* **What is being asked**
From the line below that contains "test, second input" to the line that contains "Synthesis of the", repeat every line exactly, both ends included, and nothing else.

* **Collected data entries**
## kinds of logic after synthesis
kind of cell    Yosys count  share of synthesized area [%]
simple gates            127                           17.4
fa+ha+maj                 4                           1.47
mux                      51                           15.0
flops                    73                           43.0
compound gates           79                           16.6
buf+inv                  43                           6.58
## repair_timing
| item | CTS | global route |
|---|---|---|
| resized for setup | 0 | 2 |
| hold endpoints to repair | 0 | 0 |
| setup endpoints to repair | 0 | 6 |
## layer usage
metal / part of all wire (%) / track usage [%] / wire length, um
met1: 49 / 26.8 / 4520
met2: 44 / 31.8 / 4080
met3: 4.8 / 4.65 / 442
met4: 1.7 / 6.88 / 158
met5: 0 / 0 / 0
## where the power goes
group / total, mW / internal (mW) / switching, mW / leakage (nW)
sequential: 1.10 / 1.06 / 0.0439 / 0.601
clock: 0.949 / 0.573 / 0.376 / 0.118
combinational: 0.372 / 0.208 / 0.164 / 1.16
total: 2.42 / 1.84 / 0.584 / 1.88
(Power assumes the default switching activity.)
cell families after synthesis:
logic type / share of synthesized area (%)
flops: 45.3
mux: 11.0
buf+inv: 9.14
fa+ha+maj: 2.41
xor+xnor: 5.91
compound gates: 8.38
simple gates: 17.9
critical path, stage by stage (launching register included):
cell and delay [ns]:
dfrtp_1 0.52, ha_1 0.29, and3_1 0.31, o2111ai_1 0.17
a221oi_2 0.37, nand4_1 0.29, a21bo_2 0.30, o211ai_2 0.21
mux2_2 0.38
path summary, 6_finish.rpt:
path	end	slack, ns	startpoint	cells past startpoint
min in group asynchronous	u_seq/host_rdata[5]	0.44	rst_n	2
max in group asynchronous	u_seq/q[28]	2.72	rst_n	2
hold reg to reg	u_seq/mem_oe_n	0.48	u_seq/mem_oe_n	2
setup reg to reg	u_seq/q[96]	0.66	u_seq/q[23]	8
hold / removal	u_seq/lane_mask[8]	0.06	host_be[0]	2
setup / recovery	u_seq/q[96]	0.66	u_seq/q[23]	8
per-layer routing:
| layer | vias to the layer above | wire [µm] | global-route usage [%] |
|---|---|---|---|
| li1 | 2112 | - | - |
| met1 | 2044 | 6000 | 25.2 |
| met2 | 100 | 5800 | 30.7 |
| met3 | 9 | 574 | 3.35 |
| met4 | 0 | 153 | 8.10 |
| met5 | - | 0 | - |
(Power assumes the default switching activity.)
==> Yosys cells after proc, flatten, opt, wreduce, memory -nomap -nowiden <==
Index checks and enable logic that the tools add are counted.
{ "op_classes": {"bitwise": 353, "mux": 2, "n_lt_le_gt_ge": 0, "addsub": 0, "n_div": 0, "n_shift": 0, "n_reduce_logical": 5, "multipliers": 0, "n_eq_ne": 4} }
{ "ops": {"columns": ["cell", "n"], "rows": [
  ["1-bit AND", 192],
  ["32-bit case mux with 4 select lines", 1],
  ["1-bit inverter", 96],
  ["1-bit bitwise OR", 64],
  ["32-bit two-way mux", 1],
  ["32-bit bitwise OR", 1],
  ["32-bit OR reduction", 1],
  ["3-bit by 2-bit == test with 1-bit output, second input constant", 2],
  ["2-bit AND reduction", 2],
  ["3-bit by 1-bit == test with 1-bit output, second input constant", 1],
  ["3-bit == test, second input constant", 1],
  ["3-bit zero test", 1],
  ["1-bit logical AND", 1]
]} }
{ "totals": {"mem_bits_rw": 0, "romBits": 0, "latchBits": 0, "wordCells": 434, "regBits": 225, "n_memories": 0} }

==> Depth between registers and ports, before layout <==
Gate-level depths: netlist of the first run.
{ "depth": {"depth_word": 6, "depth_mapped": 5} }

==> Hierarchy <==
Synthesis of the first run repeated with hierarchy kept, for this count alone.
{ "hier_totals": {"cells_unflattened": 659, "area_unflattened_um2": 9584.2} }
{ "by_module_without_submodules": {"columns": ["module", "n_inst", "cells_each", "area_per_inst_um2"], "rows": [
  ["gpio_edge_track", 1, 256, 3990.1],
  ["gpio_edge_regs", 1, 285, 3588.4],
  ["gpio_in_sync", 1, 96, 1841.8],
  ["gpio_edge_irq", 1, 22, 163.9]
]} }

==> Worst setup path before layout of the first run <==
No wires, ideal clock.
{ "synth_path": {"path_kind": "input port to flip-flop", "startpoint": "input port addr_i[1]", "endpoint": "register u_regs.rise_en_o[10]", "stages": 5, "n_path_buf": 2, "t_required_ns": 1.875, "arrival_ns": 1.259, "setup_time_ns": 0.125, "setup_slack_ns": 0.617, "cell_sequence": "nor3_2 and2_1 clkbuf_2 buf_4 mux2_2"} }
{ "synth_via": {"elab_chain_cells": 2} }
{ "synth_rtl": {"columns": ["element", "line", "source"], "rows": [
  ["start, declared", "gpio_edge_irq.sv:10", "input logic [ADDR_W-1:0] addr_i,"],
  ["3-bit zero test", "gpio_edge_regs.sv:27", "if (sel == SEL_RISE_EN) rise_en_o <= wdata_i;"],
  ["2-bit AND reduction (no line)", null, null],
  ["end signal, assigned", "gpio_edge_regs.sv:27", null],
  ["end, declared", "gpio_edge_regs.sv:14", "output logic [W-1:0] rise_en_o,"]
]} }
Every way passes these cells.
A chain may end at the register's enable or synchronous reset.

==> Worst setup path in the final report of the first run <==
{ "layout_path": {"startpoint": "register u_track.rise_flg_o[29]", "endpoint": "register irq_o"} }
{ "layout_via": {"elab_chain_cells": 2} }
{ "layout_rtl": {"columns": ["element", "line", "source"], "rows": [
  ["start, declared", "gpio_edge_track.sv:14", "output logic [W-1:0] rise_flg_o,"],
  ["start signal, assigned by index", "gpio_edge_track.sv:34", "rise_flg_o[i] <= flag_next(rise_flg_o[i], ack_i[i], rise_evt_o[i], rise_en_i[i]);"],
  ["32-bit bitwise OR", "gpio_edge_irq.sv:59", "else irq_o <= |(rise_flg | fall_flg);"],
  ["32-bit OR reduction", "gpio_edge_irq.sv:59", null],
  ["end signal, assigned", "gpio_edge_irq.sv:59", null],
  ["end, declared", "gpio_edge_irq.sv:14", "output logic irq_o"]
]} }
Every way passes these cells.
==> src/rtl/tmr_trig_edge.sv <==
module tmr_trig_edge (
  input  logic clk,
  input  logic rst_n,
  input  logic trig_i,
  input  logic both_i,
  output logic pulse_o
);
  logic lvl_q;
  logic lvl_d;

  always_comb begin
    lvl_d   = trig_i;
    pulse_o = both_i ? (trig_i ^ lvl_q) : (trig_i & ~lvl_q);
  end

  always_ff @(posedge clk or negedge rst_n) begin
    if (!rst_n) lvl_q <= 1'b0;
    else        lvl_q <= lvl_d;
  end
endmodule

==> src/rtl/tmr_sticky_bits.sv <==
module tmr_sticky_bits #(
  parameter int              W    = 8,
  parameter logic [W-1:0]    IMPL = '1
) (
  input  logic         clk,
  input  logic         rst_n,
  input  logic [W-1:0] set_i,
  input  logic [W-1:0] clr_i,
  output logic [W-1:0] q_o
);
  for (genvar b = 0; b < W; b++) begin : g_bit
    if (IMPL[b]) begin : g_live
      logic q;
      logic d;
      always_comb d = set_i[b] | (q & ~clr_i[b]);
      always_ff @(posedge clk or negedge rst_n) begin
        if (!rst_n) q <= 1'b0;
        else        q <= d;
      end
      assign q_o[b] = q;
    end else begin : g_tie
      assign q_o[b] = 1'b0;
    end
  end
endmodule
===== src/rtl/gpio_ctrl_pkg.sv =====
`timescale 1ns/1ps
// Package gpio_ctrl_pkg
// Shared register offsets and the decoded register select for the GPIO
// controller. It assumes byte offsets of at most 16 bits.
package gpio_ctrl_pkg;

    localparam logic [15:0] OFF_LEVEL = 16'h0000;
    localparam logic [15:0] OFF_RAISE = 16'h0004;
    localparam logic [15:0] OFF_LOWER = 16'h0008;
    localparam logic [15:0] OFF_DIR   = 16'h000C;

    typedef enum logic [2:0] {
        SEL_NONE  = 3'd0,
        SEL_LEVEL = 3'd1,
        SEL_RAISE = 3'd2,
        SEL_LOWER = 3'd3,
        SEL_DIR   = 3'd4
    } gpio_sel_e;

    // Map a byte offset to a register select; an unmapped offset gives SEL_NONE.
    function automatic gpio_sel_e decode_offset(input logic [15:0] off);
        gpio_sel_e sel;
        case (off)
            OFF_LEVEL: sel = SEL_LEVEL;
            OFF_RAISE: sel = SEL_RAISE;
            OFF_LOWER: sel = SEL_LOWER;
            OFF_DIR:   sel = SEL_DIR;
            default:   sel = SEL_NONE;
        endcase
        return sel;
    endfunction

endpackage
`src/rtl/ir_demod_pkg.sv`:
```
package ir_demod_pkg;

    // Nominal carrier period in prescaler ticks and the two tolerance sizes
    localparam int NOM_TICKS = 16;
    localparam int TOL_NARROW = 3;
    localparam int TOL_WIDE = 4;
    // Largest upper bound any window code can produce
    localparam int HI_LIMIT_MAX = NOM_TICKS + TOL_WIDE;

    // Lower accepted spacing: bit 0 of the code widens it
    function automatic int win_low(input logic [1:0] code);
        return NOM_TICKS - (code[0] ? TOL_WIDE : TOL_NARROW);
    endfunction

    // Upper accepted spacing: bit 1 of the code widens it
    function automatic int win_high(input logic [1:0] code);
        return NOM_TICKS + (code[1] ? TOL_WIDE : TOL_NARROW);
    endfunction

endpackage

```
`src/rtl/ir_demod_sync.sv`:
```
module ir_demod_sync #(
    parameter int STAGES = 2
) (
    input  logic clk,
    input  logic rst_n,
    input  logic pin,
    output logic lvl,
    output logic rise
);

    typedef struct packed {
        logic [STAGES-1:0] chain;
        logic              prev;
    } sync_st_t;

    sync_st_t st_d, st_q;

    generate
        if (STAGES == 1) begin : g_single
            always_comb begin
                st_d.chain = pin;
                st_d.prev  = st_q.chain[STAGES-1];
            end
        end else begin : g_chain
            always_comb begin
                st_d.chain = {st_q.chain[STAGES-2:0], pin};
                st_d.prev  = st_q.chain[STAGES-1];
            end
        end
    endgenerate

    always_ff @(posedge clk or negedge rst_n) begin
        if (!rst_n) st_q <= '0;
        else        st_q <= st_d;
    end

    assign lvl  = st_q.chain[STAGES-1];
    assign rise = st_q.chain[STAGES-1] & ~st_q.prev;

endmodule

```
`src/rtl/ir_carrier_det.sv`:
```
module ir_carrier_det
    import ir_demod_pkg::*;
#(
    parameter int GAP_W = 5
) (
    input  logic       clk,
    input  logic       rst_n,
    input  logic       rise,
    input  logic       tick,
    input  logic [1:0] win_sel,
    output logic       mark
);

    localparam int GAP_MAX = (2 ** GAP_W) - 1;
    localparam logic [GAP_W-1:0] GAP_SAT = GAP_W'(GAP_MAX);

    typedef struct packed {
        logic [GAP_W-1:0] gap;   // ticks since the last rising edge
        logic [GAP_W-1:0] hold;  // ticks since the last in-window edge
        logic             mark;
    } det_st_t;

    det_st_t st_d, st_q;

    logic [GAP_W-1:0] span;
    logic [GAP_W-1:0] lo_b, hi_b;
    logic             in_win, accept;

    function automatic logic [GAP_W-1:0] sat_inc(input logic [GAP_W-1:0] v,
                                                 input logic inc);
        if (inc && (v != GAP_SAT)) return v + GAP_W'(1);
        return v;
    endfunction

    always_comb begin
        lo_b   = GAP_W'(win_low(win_sel));
        hi_b   = GAP_W'(win_high(win_sel));
        // a tick on the edge cycle still belongs to the closing interval
        span   = sat_inc(st_q.gap, tick);
        in_win = (span >= lo_b) && (span <= hi_b);
        accept = rise && in_win;

        st_d      = st_q;
        st_d.gap  = rise ? '0 : span;
        st_d.hold = accept ? '0 : sat_inc(st_q.hold, tick);
        if (accept)
            st_d.mark = 1'b1;
        else if (st_d.hold > hi_b)
            st_d.mark = 1'b0;
    end

    always_ff @(posedge clk or negedge rst_n) begin
        if (!rst_n) begin
            st_q.gap  <= GAP_SAT;
            st_q.hold <= GAP_SAT;
            st_q.mark <= 1'b0;
        end else begin
            st_q <= st_d;
        end
    end

    assign mark = st_q.mark;

endmodule

```
`src/rtl/ir_min_width_filt.sv`:
```
module ir_min_width_filt #(
    parameter int FILT_W = 16
) (
    input  logic              clk,
    input  logic              rst_n,
    input  logic              din,
    input  logic [FILT_W-1:0] min_cnt,
    output logic              dout
);

    typedef struct packed {
        logic [FILT_W-1:0] run;  // consecutive clocks din differs from output
        logic              out;
    } filt_st_t;

    filt_st_t st_d, st_q;
    logic [FILT_W:0] run_nx;

    always_comb begin
        st_d   = st_q;
        run_nx = {1'b0, st_q.run} + {{FILT_W{1'b0}}, 1'b1};
        if (min_cnt == '0) begin
            st_d.out = din;
            st_d.run = '0;
        end else if (din == st_q.out) begin
            st_d.run = '0;
        end else if (run_nx >= {1'b0, min_cnt}) begin
            st_d.out = din;
            st_d.run = '0;
        end else begin
            st_d.run = run_nx[FILT_W-1:0];
        end
    end

    always_ff @(posedge clk or negedge rst_n) begin
        if (!rst_n) st_q <= '0;
        else        st_q <= st_d;
    end

    assign dout = st_q.out;

endmodule

```
`src/rtl/ir_carrier_demod.sv`:
```
module ir_carrier_demod #(
    parameter int SYNC_STAGES = 2,
    parameter int GAP_W       = 5,
    parameter int FILT_W      = 16
) (
    input  logic              clk,
    input  logic              rst_n,
    input  logic              ir_pin,
    input  logic              tick,
    input  logic [1:0]        win_sel,
    input  logic              demod_en,
    input  logic [FILT_W-1:0] min_width,
    output logic              ir_level
);

    logic sync_lvl;
    logic sync_rise;
    logic det_mark;
    logic pre;

    ir_demod_sync #(.STAGES(SYNC_STAGES)) u_sync (
        .clk  (clk),
        .rst_n(rst_n),
        .pin  (ir_pin),
        .lvl  (sync_lvl),
        .rise (sync_rise)
    );

    ir_carrier_det #(.GAP_W(GAP_W)) u_det (
        .clk    (clk),
        .rst_n  (rst_n),
        .rise   (sync_rise),
        .tick   (tick),
        .win_sel(win_sel),
        .mark   (det_mark)
    );

    always_comb begin
        pre = demod_en ? det_mark : sync_lvl;
    end

    ir_min_width_filt #(.FILT_W(FILT_W)) u_filt (
        .clk    (clk),
        .rst_n  (rst_n),
        .din    (pre),
        .min_cnt(min_width),
        .dout   (ir_level)
    );

endmodule

```
`config.mk`:
```
export PLATFORM = sky130hd
export DESIGN_NAME = ir_carrier_demod
export DESIGN_NICKNAME = d
export VERILOG_FILES = /design/src/rtl/ir_demod_pkg.sv /design/src/rtl/ir_demod_sync.sv /design/src/rtl/ir_carrier_det.sv /design/src/rtl/ir_min_width_filt.sv /design/src/rtl/ir_carrier_demod.sv
export SDC_FILE = /design/constraint.sdc
export NUM_CORES = 1
export LEC_CHECK = 0
export ABC_AREA = 1
export BUFFER_PORTS_ARGS = -buffer_cell sky130_fd_sc_hd__buf_2
export CAP_MARGIN = 40
export CELL_PAD_IN_SITES_DETAIL_PLACEMENT = 0
export CELL_PAD_IN_SITES_GLOBAL_PLACEMENT = 2
export CORE_MARGIN = 5
export CORE_UTILIZATION = 34
export DETAILED_ROUTE_END_ITERATION = 10
export GPL_TIMING_DRIVEN = 1
export PLACE_DENSITY = 0.88
export SLEW_MARGIN = 20
export SYNTH_ARGS = -nofsm -noshare
export SYNTH_HDL_FRONTEND = slang
export SYNTH_SLANG_ARGS = --single-unit
```
`constraint.sdc`:
```
create_clock -name clk -period 3.9 [get_ports clk]
set_clock_uncertainty 0.05 [all_clocks]
set_input_delay 0.975 -clock clk [delete_from_list [all_inputs] [get_ports clk]]
set_output_delay 0.975 -clock clk [all_outputs]
set_load 0.02 [all_outputs]
```
==> results.toml <==
[outcome]
status = "completed"

[setup_path]
r2r_slack_ns = 0.46
crit_arrival_ns = 3.61
rr_worst_depth = 25
crit_top_cell = "nand2_1"
cp_max_fo = 4
worstSetupEndpointType = "flip-flop"
r2r-end = "u_det.mark"
critical_path.top_delay_family = "simple AND/OR/NAND/NOR gates"
r2r_start = "u_det.st_q[6]"
slowest_delay_ns = 0.55
slowest_stage = "dfstp_2"
worstPathRequired_ns = 4.07
worst-path-buf-inv = 4
crit_path_start_kind = "flip-flop"
crit_type = "reg -> reg"

[layout]
finalInstanceArea_mm2 = 0.00258
antenna_cells = 0
final_layout_size_suffix_gt1_share_pct = 15.6
regArea_um2 = 788
area_growth_pct = 12.4
nFillCells = 735
nNetsFinal = 390
multi_input_area_mm2 = 0.00122

[sta]
fin_tns_setup_ns = 0
maxClockFrequency_mhz = 290
setup_viol = 0
slew_headroom_pct = 55.8
min_period_ns = 3.44
setup_ws_ns = 0.458
hold_viol = 0
period_share_pct = 88.3
rsz0062_at_grt = "false"
report.final.slew_viol_count = 0
worst_slew_pin_slew_ns = 0.662

[worst_hold_path]
hold_start = "u_sync.st_d[2]"
min_to = "u_sync.lvl"
hp-class = "reg -> reg"
whs_path_depth = 0

[logic_synthesis]
synth_top_cells_by_area = "dfrtp_1, ha_1, inv_1, dfstp_2, nand2_1"
synth_seq_area_share_pct = 34.4
synth.largest_area_cell = "dfrtp_1"
async_flop_share_pct = 100
netlist_area_mm2 = 0.00229
synthesis.nets = 361
ys_types = 25
synthFlopType = "dfrtp_1"
synth_edf_count = 0
synth_seq_cells = 31
synthCells = 310
syn_avg_cell_area_um2 = 7.40
synth_top_area_share_pct = 22.9
ys_warn_count = 0

[detailed_routing]
wire_per_inst_um = 10.3
totalWireLength_um = 4340
via_count = 1854
drc = 0
drt_iter0_drc = 43
ant_nets = 0
routed_via_density = 4.41
drt_pass1_iterations = 4

[clock_tree]
h-tree-depth = 2
clk_pin_slew_ns = 0.06
worst_skew_pair.late_latency_ns = 0.28
cts_tree = "done"
cts_sinks = 31
cts_buffers = 5
clockBufferDepth = 2
cts_root_buffer = "clkbuf_8"
cts-hold-fix-buffers = 0
cts_resized = 0
post_cts_buffers = 0

[placement]
io_buffers = 23
gp_congestion = 0.796
dp_hpwl_um = 3760
place_area_mm2 = 0.00249
dp_worst_setup_slack_ns = 0.427

[power]
comb_power_share_pct = 31.2
internal_power_mw = 0.639
seqPwrFrac_pct = 44.7
p_total_mw = 0.961
netSwitchingPower_mw = 0.323
p_sw_share_pct = 33.6
clkPwrFrac_pct = 24.1
power.density_mw_per_mm2 = 373
ir_drop_mv = 0.223
p_leak_nw = 1.47

[floorplan]
num_io_pins = 24
fp.coreArea_mm2 = 0.00668
initial_core_util_pct = 34.3
die_width_um = 92.1
die_height_um = 92.1
placement_rows = 30
dieArea_mm2 = 0.00849

[global_route]
grt_pass1_wl_um = 7620
antenna_found_initial = 0
overflow = 0
grtUsageTotal_pct = 11.1
grt_pass1_vias = 1795
grt_max_degree = 32

[flow_run]
cap_violations = 0
-- power groups by stage --
stage | combinational (mW) | sequential (mW) | clock [mW]
after floorplan | 0.239 | 0.428 | 0
after global placement | 0.306 | 0.435 | 0
after detailed placement | 0.306 | 0.436 | 0
after CTS | 0.308 | 0.430 | 0.245
after global routing | 0.362 | 0.435 | 0.262
final | 0.300 | 0.430 | 0.232
-- per-layer routing --
metal	GRT usage (%)	wire (µm)	vias to the layer above	part of all wire (%)
li1	-	-	1010	-
met1	12.6	1970	809	45
met2	20.1	2120	29	49
met3	2.38	168	6	3.9
met4	4.83	82	0	1.9
met5	0	0	-	0
-- sequential cells by signal, summed over array words and instances (netlist names) --
register	count
u_filt.st_q	16
u_det.mark	1
u_sync.st_d	1
u_sync.st_q	1
u_sync.lvl	1
u_det.st_q	10
u_filt.dout	1
-- final cells by class --
| type | instances | area share [%] |
|---|---|---|
| Inverter | 71 | 10.3 |
| Multi-Input combinational cell | 207 | 47.5 |
| Timing Repair Buffer | 23 | 4.47 |
| Clock buffer | 5 | 2.67 |
| Sequential cell | 31 | 30.6 |
| Clock inverter | 3 | 0.583 |
| Tap cell | 80 | 3.88 |
-- how the worst max path moves through the flow --
stage	from	endpoint	slack, ns	depth (start not counted)
3_3_place_gp	u_det.st_q[7]	u_det.mark	0.47	25
4_1_cts	u_det.st_q[6]	u_det.mark	0.42	25
5_1_grt	u_det.st_q[7]	u_det.mark	0.05	25
2_1_floorplan	u_det.st_q[6]	u_det.mark	0.75	25
6_report	u_det.st_q[6]	u_det.mark	0.46	25
3_5_place_dp	tick	u_det.mark	0.43	22
-- cells in the mapped netlist (all sizes together) (2+ instances only) --
cell type	n
inv	71
nand2	69
nor2	41
ha	28
nand3	25
dfrtp	21
a21oi	11
xor2	11
dfstp	10
o21ai	10
nor3	4
nand4	2
or2	2
-- cells by family (layout without fill, tap and decap cells) --
| kind of cell | count (synthesis) | in the layout | share of synthesized area (%) |
|---|---|---|---|
| xor gates and xnor gates | 12 | 12 | 4.58 |
| adders and majority gates | 28 | 28 | 15.3 |
| DFF | 31 | 31 | 34.4 |
| buffers and inverters | 72 | 102 | 12.3 |
| and+or+nand+nor | 145 | 145 | 28.6 |
| AOI/OAI and AO/OA | 22 | 22 | 4.91 |
-- stage by stage --
stage | hold slack, ns | util [%] | std cells
5_1_grt | 0.315 | 38.6 | 420
2_1_floorplan | 0.281 | - | 310
3_3_place_gp | 0.285 | 37.3 | 412
3_5_place_dp | 0.288 | 37.3 | 412
6_report | 0.299 | 38.6 | 420
4_1_cts | 0.302 | 38.6 | 420
-- cell usage in the layout, fill, tap and decap left out, drive strengths merged, types with 2 or more instances in the layout --
| master | count |
|---|---|
| a21oi | 11 |
| buf | 23 |
| clkbuf | 5 |
| clkinv | 3 |
| dfrtp | 21 |
| dfstp | 10 |
| ha | 28 |
| inv | 71 |
| nand2 | 69 |
| nand3 | 25 |
| nand4 | 2 |
| nor2 | 41 |
| nor3 | 4 |
| o21ai | 10 |
| or2 | 2 |
| xor2 | 11 |
(Power assumes the default switching activity.)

* **Answer to this exercise**
  ["3-bit == test, second input constant", 1],
  ["3-bit zero test", 1],
  ["1-bit logical AND", 1]
]} }
{ "totals": {"mem_bits_rw": 0, "romBits": 0, "latchBits": 0, "wordCells": 434, "regBits": 225, "n_memories": 0} }

==> Depth between registers and ports, before layout <==
Gate-level depths: netlist of the first run.
{ "depth": {"depth_word": 6, "depth_mapped": 5} }

==> Hierarchy <==
Synthesis of the first run repeated with hierarchy kept, for this count alone.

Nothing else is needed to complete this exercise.